* _Exercise goal_
Take the lines below from the first through the one that contains "package reg_dump_pkg;" and copy them exactly.

START Materials provided

--- src/rtl/reg_dump_pkg.sv ---
// ---------------------------------------------------------------------------
// reg_dump_pkg
// Shared definitions for the register-bank dump reader: default sizing,
// the FSM state encoding and the reset constants used by the reader.
// ---------------------------------------------------------------------------
package reg_dump_pkg;

  // Default geometry of the architectural register bank
  localparam int NUM_REGS_DEFAULT = 16;
  localparam int ADDR_W_DEFAULT   = 5;
  localparam int DATA_W_DEFAULT   = 32;

  // Dump engine states, fixed 2-bit encoding
  typedef enum logic [1:0] {
    IDLE = 2'd0,
    READ = 2'd1,
    SEND = 2'd2,
    DONE = 2'd3
  } dump_state_t;

  // Reset constants for the single-bit controls and the state register
  localparam dump_state_t RST_STATE = IDLE;
  localparam logic        RST_VALID = 1'b0;
  localparam logic        RST_BUSY  = 1'b0;
  localparam logic        RST_DONE  = 1'b0;

endpackage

END Materials provided

* _Solved problem_
--- src/rtl/reg_dump_pkg.sv ---
// ---------------------------------------------------------------------------
// reg_dump_pkg
// Shared definitions for the register-bank dump reader: default sizing,
// the FSM state encoding and the reset constants used by the reader.
// ---------------------------------------------------------------------------
package reg_dump_pkg;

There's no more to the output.